夢
避難所の隅から少女が駆け寄ってきた。
ミナだ。
「ガルドさん!レイ!」
ミナの目は心配でいっぱいだった。
「ここまで無事でよかった…はやく休んで」
レイは視線を落とした。
「……俺は……休む価値なんてないんだ…」
ミナはそっと手を伸ばし、レイの肩に触れる。
「あなたは生きてここにいる、それだけでいいの」
ガルドは静かに頷く。
「まだ、できることはある…諦めるな」
――みんな、諦めるな!希望を信じ続けてくれ!!
レイはミナの手、ガルドの声を感じながらも、
胸の奥がひどく締め付けられた。
(……希望なんて信じさせちゃいけなかった…)
(……希望を信じて、みんな死んだ…)
瓦礫の記憶、
振るえながらも前に出ていった者たちの姿
――すべてが頭の中で繰り返される。
「……俺は……絶望の中に、希望を植え付けた」
その言葉が、喉の奥から零れ落ちる。
ミナは微かに眉を寄せ、心配そうに見つめる。
「レイ…?」
だがレイの視線は遠く、絶望に染まっていた。
(……俺は、もう…救えない……)
背中で支えるガルドの力が伝わる。
だが、それすら慰めにはならない。
自分の放った言葉の重さ、責任、
それを全て背負い込み、胸を押し潰す。
ミナはレイの肩にそっと手を置き、
真っ直ぐに目を見据えた。
「レイ…生きている限り、希望は消えない。」
「たとえ絶望に打ちのめされても、
あなたの一歩は誰かを救う力になるのよ」
その声は、優しくも強く、
戦場の残骸の中で光のように響いた。
「諦めたら、そこで終わり。よく言うでしょ?
でも、立ち上がれば、まだやれることがある
それこそが…生きる意味なの」
レイの胸に、言葉が重く、そして確かに落ちた。
(……まだ、終わっていない……)
レイはすぐには立ち上がらなかった。
ミナの言葉が胸に落ちたまま、沈んでいく。
(……終わってない……?)
指先が、わずかに動く。
瓦礫の冷たさが、掌に伝わる。
立つ理由なんて、まだ見つからない。
希望を信じる資格があるとも、思えない。
それでも――
(……逃げたままじゃ……)
歯を食いしばり、レイは地面に手をついた。
膝が震え、体が言うことを聞かない。
「……っ……」
一度、力が抜けて崩れかける。
その瞬間、ガルドの手が背中を支えた。
ミナも、何も言わずにそばに立つ。
手を離さず、ただ見守っていた。
レイは、深く息を吸う。
――みんな、諦めるな
かつての自分の声が、胸を刺す。
「……俺は……」
震える足で、ゆっくりと体を起こす。
完全じゃない。
真っ直ぐでもない。
それでも――立った。
「……俺は……まだ…」
顔を上げ、避難所の薄暗い天井を見る。
「……ここで終わるわけには、いかない」
ミナの目が、わずかに見開かれる。
ガルドは、何も言わずに小さく頷いた。
レイは、拳を強く握りしめる。
その足取りは重く、頼りない。
だが確かに、レイは前を向いていた。
――絶望の底で、
再び立ち上がるための、一歩目として。
三日後、避難所の小窓から差し込む光。
瓦礫と埃に覆われた街を、静かに見下ろすレイ。
体はまだ重く、傷跡も痛む。
だが、心に芽生えた何かがある――かすかな光。
(……俺は……諦めないと決めた…)
(……それでも、失ったものは大きすぎる……)
頭上の空を見上げる。
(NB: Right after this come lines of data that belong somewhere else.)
--- src/sv/lfe_pkg.sv ---
`default_nettype none
package lfe_pkg;

	localparam int unsigned SINE_STEPS_DEF    = 128;
	localparam int unsigned RANDOM_PERIOD_DEF = 10;

	localparam logic [7:0] LEVEL_FULL   = 8'd255;
	localparam logic [7:0] LEVEL_OFF    = 8'd0;
	localparam logic [7:0] RANDOM_FLOOR = 8'd50;

	localparam logic FUNC_TICK  = 1'b0;
	localparam logic FUNC_START = 1'b1;

	localparam logic [1:0] PICK_RED   = 2'd0;
	localparam logic [1:0] PICK_GREEN = 2'd1;
	localparam logic [1:0] PICK_BLUE  = 2'd2;

	typedef enum logic [2:0] {
		EFF_NONE    = 3'd0,
		EFF_SINE    = 3'd1,
		EFF_LINEAR  = 3'd2,
		EFF_RANDOM  = 3'd3,
		EFF_RAINBOW = 3'd4
	} lfe_effect_t;

	typedef struct packed {
		logic       func;
		logic [2:0] effect;
		logic [7:0] random_level;
		logic [1:0] random_pick;
	} lfe_item_t;

	typedef struct packed {
		logic [7:0] dim;
		logic [7:0] red;
		logic [7:0] green;
		logic [7:0] blue;
	} lfe_levels_t;

	// One full cycle of 127.5 + 127.5 * sin, rounded to nearest.
	localparam logic [7:0] SINE_TABLE [128] = '{
		8'd128, 8'd134, 8'd140, 8'd146, 8'd152, 8'd158, 8'd165, 8'd170,
		8'd176, 8'd182, 8'd188, 8'd193, 8'd198, 8'd203, 8'd208, 8'd213,
		8'd218, 8'd222, 8'd226, 8'd230, 8'd234, 8'd237, 8'd240, 8'd243,
		8'd245, 8'd248, 8'd250, 8'd251, 8'd253, 8'd254, 8'd254, 8'd255,
		8'd255, 8'd255, 8'd254, 8'd254, 8'd253, 8'd251, 8'd250, 8'd248,
		8'd245, 8'd243, 8'd240, 8'd237, 8'd234, 8'd230, 8'd226, 8'd222,
		8'd218, 8'd213, 8'd208, 8'd203, 8'd198, 8'd193, 8'd188, 8'd182,
		8'd176, 8'd170, 8'd165, 8'd158, 8'd152, 8'd146, 8'd140, 8'd134,
		8'd128, 8'd121, 8'd115, 8'd109, 8'd103, 8'd97,  8'd90,  8'd85,
		8'd79,  8'd73,  8'd67,  8'd62,  8'd57,  8'd52,  8'd47,  8'd42,
		8'd37,  8'd33,  8'd29,  8'd25,  8'd21,  8'd18,  8'd15,  8'd12,
		8'd10,  8'd7,   8'd5,   8'd4,   8'd2,   8'd1,   8'd1,   8'd0,
		8'd0,   8'd0,   8'd1,   8'd1,   8'd2,   8'd4,   8'd5,   8'd7,
		8'd10,  8'd12,  8'd15,  8'd18,  8'd21,  8'd25,  8'd29,  8'd33,
		8'd37,  8'd42,  8'd47,  8'd52,  8'd57,  8'd62,  8'd67,  8'd73,
		8'd79,  8'd85,  8'd90,  8'd97,  8'd103, 8'd109, 8'd115, 8'd121
	};

	function automatic logic [7:0] mod255(input logic [7:0] x);
		return (x == 8'd255) ? 8'd0 : x;
	endfunction

endpackage
`default_nettype wire

--- src/sv/lfe_step.sv ---
`default_nettype none
module lfe_step import lfe_pkg::*; #(
	parameter int unsigned SINE_STEPS    = SINE_STEPS_DEF,
	parameter int unsigned RANDOM_PERIOD = RANDOM_PERIOD_DEF,
	localparam int unsigned PW = $clog2(SINE_STEPS),
	localparam int unsigned TW = $clog2(RANDOM_PERIOD + 1)
) (
	input  wire lfe_item_t   item,
	input  wire logic [2:0]  mode,
	input  wire logic [PW-1:0] phase,
	input  wire logic [TW-1:0] tick,
	input  wire lfe_levels_t lv,
	output logic [2:0]       mode_nx,
	output logic [PW-1:0]    phase_nx,
	output logic [TW-1:0]    tick_nx,
	output lfe_levels_t      lv_nx
);

	// The table index is the next phase * 128 / SINE_STEPS, taken as a multiply by a
	// rounded-up reciprocal; the shift is wide enough for the floor to be exact.
	localparam int unsigned NW = PW + 7;
	localparam int unsigned K  = NW + PW;
	localparam int unsigned MW = NW + 2;
	localparam int unsigned PRW = NW + MW;
	localparam longint unsigned RECIP = ((64'd1 << K) + SINE_STEPS - 1) / SINE_STEPS;

	logic [7:0]     r;
	logic [PW-1:0]  phase_inc;
	logic [NW-1:0]  scaled;
	logic [PRW-1:0] prod;
	logic [6:0]     idx;
	lfe_levels_t    rb1;
	lfe_levels_t    rb2;

	assign r = mod255(item.random_level);

	assign phase_inc = (phase == PW'(SINE_STEPS - 1)) ? '0 : phase + PW'(1);
	assign scaled    = {phase_inc, 7'd0};
	assign prod      = PRW'(scaled) * PRW'(RECIP);
	assign idx       = prod[K+6:K];

	always_comb begin
		rb1 = lv;
		if (lv.blue == LEVEL_OFF && lv.red == LEVEL_FULL && lv.green != LEVEL_FULL) begin
			rb1.green = lv.green + 8'd1;
		end else if (lv.blue == LEVEL_OFF && lv.green == LEVEL_FULL && lv.red != LEVEL_OFF) begin
			rb1.red = lv.red - 8'd1;
		end else if (lv.red == LEVEL_OFF && lv.green == LEVEL_FULL && lv.blue != LEVEL_FULL) begin
			rb1.blue = lv.blue + 8'd1;
		end else if (lv.red == LEVEL_OFF && lv.blue == LEVEL_FULL && lv.green != LEVEL_OFF) begin
			rb1.green = lv.green - 8'd1;
		end
		rb2 = rb1;
		if (rb1.green == LEVEL_OFF && rb1.blue == LEVEL_FULL && rb1.red != LEVEL_FULL) begin
			rb2.red = rb1.red + 8'd1;
		end else if (rb1.green == LEVEL_OFF && rb1.red == LEVEL_FULL && rb1.blue != LEVEL_OFF) begin
			rb2.blue = rb1.blue - 8'd1;
		end
	end

	always_comb begin
		mode_nx  = mode;
		phase_nx = phase;
		tick_nx  = tick;
		lv_nx    = lv;
		if (item.func == FUNC_START) begin
			mode_nx = item.effect;
			if (item.effect == EFF_SINE || item.effect == EFF_LINEAR
					|| item.effect == EFF_RANDOM) begin
				lv_nx.dim = r;
			end else if (item.effect == EFF_RAINBOW) begin
				case (item.random_pick)
					PICK_RED: begin
						lv_nx.red   = LEVEL_FULL;
						lv_nx.green = r;
						lv_nx.blue  = LEVEL_OFF;
					end
					PICK_GREEN: begin
						lv_nx.green = LEVEL_FULL;
						lv_nx.blue  = r;
						lv_nx.red   = LEVEL_OFF;
					end
					PICK_BLUE: begin
						lv_nx.blue  = LEVEL_FULL;
						lv_nx.red   = r;
						lv_nx.green = LEVEL_OFF;
					end
					default: begin
						lv_nx = lv;
					end
				endcase
			end
		end else begin
			case (mode)
				EFF_SINE: begin
					phase_nx  = phase_inc;
					lv_nx.dim = SINE_TABLE[idx];
				end
				EFF_LINEAR: begin
					lv_nx.dim = lv.dim - 8'd1;
				end
				EFF_RANDOM: begin
					if (tick == '0) begin
						lv_nx.dim = (r < RANDOM_FLOOR) ? RANDOM_FLOOR : r;
					end
				end
				EFF_RAINBOW: begin
					lv_nx = rb2;
				end
				default: begin
					lv_nx = lv;
				end
			endcase
			tick_nx = (tick == TW'(RANDOM_PERIOD - 1)) ? '0 : tick + TW'(1);
		end
	end

endmodule
`default_nettype wire

--- src/sv/led_fixture_effect_engine.sv ---
// Channel  | Handshake                  | Payload
// item     | item_valid / item_ready     | func, effect, random_level, random_pick
// result   | result_valid / result_ready | dimmer_level, red_level, green_level, blue_level
//
// Each transaction passes an input register and then the fixture state registers,
// which also serve as the result register.
// One transaction per cycle is sustained while the result is not stalled; the single
// update step between the input register and the state sets that figure.
// A stalled result holds the state; item_ready falls while the input register holds
// a transaction that cannot advance, so at most one further transaction is taken
// during a stall. Reset clears the effect, phase, tick count and all levels at once.
`default_nettype none
module led_fixture_effect_engine import lfe_pkg::*; #(
	parameter int unsigned SINE_STEPS    = SINE_STEPS_DEF,
	parameter int unsigned RANDOM_PERIOD = RANDOM_PERIOD_DEF
) (
	input  wire logic       clk,
	input  wire logic       arst_n,
	input  wire logic       item_valid,
	output logic            item_ready,
	input  wire logic       func,
	input  wire logic [2:0] effect,
	input  wire logic [7:0] random_level,
	input  wire logic [1:0] random_pick,
	output logic            result_valid,
	input  wire logic       result_ready,
	output logic [7:0]      dimmer_level,
	output logic [7:0]      red_level,
	output logic [7:0]      green_level,
	output logic [7:0]      blue_level
);

	localparam int unsigned PW = $clog2(SINE_STEPS);
	localparam int unsigned TW = $clog2(RANDOM_PERIOD + 1);

	logic        valid_s1;
	lfe_item_t   item_s1;
	logic        advance;

	logic [2:0]    mode_q;
	logic [PW-1:0] phase_q;
	logic [TW-1:0] tick_q;
	lfe_levels_t   lv_q;
	logic          res_valid_q;

	logic [2:0]    mode_nx;
	logic [PW-1:0] phase_nx;
	logic [TW-1:0] tick_nx;
	lfe_levels_t   lv_nx;

	assign advance    = valid_s1 && (!res_valid_q || result_ready);
	assign item_ready = !valid_s1 || advance;

	always_ff @(posedge clk or negedge arst_n) begin
		if (!arst_n) begin
			valid_s1 <= 1'b0;
		end else if (item_ready) begin
			valid_s1 <= item_valid;
		end
	end

	always_ff @(posedge clk) begin
		if (item_ready && item_valid) begin
			item_s1 <= '{func: func, effect: effect, random_level: random_level,
				random_pick: random_pick};
		end
	end

	lfe_step #(
		.SINE_STEPS(SINE_STEPS),
		.RANDOM_PERIOD(RANDOM_PERIOD)
	) u_step (
		.item(item_s1),
		.mode(mode_q),
		.phase(phase_q),
		.tick(tick_q),
		.lv(lv_q),
		.mode_nx(mode_nx),
		.phase_nx(phase_nx),
		.tick_nx(tick_nx),
		.lv_nx(lv_nx)
	);

	always_ff @(posedge clk or negedge arst_n) begin
		if (!arst_n) begin
			mode_q      <= EFF_NONE;
			phase_q     <= '0;
			tick_q      <= '0;
			lv_q        <= '0;
			res_valid_q <= 1'b0;
		end else begin
			if (advance) begin
				mode_q  <= mode_nx;
				phase_q <= phase_nx;
				tick_q  <= tick_nx;
				lv_q    <= lv_nx;
			end
			if (advance) begin
				res_valid_q <= 1'b1;
			end else if (result_ready) begin
				res_valid_q <= 1'b0;
			end
		end
	end

	assign result_valid = res_valid_q;
	assign dimmer_level = lv_q.dim;
	assign red_level    = lv_q.red;
	assign green_level  = lv_q.green;
	assign blue_level   = lv_q.blue;

	a_tick_range: assert property (@(posedge clk) disable iff (!arst_n)
		tick_q < TW'(RANDOM_PERIOD))
		else $error("Tick count out of range.");

	a_phase_range: assert property (@(posedge clk) disable iff (!arst_n)
		phase_q < PW'(SINE_STEPS - 1) || phase_q == PW'(SINE_STEPS - 1))
		else $error("Sine phase out of range.");

	a_linear_step: assert property (@(posedge clk) disable iff (!arst_n)
		advance && item_s1.func == FUNC_TICK && mode_q == EFF_LINEAR
		|=> lv_q.dim == $past(lv_q.dim) - 8'd1)
		else $error("Linear tick did not step the dimmer down by one.");

	a_random_floor: assert property (@(posedge clk) disable iff (!arst_n)
		advance && item_s1.func == FUNC_TICK && mode_q == EFF_RANDOM && tick_q == '0
		|=> lv_q.dim >= RANDOM_FLOOR)
		else $error("Random dimmer fell below its floor.");

	a_hold_stalled: assert property (@(posedge clk) disable iff (!arst_n)
		res_valid_q && !result_ready |=> res_valid_q && $stable(lv_q))
		else $error("Levels changed while the result transaction was stalled.");

endmodule
`default_nettype wire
青く、広く、そしてどこか遠い。
(……それでも)
(……俺は……まだ、生きている……)
(まだ、できることがある……)
拳を握る。
揺れる背筋。足取りはまだ頼りない。
だが確かに、心は少しだけ前を向いていた。
(……終わりじゃない)
風が瓦礫の匂いを運び、避難所の静けさに溶ける。
レイの目には、遠い未来への小さな決意が映った。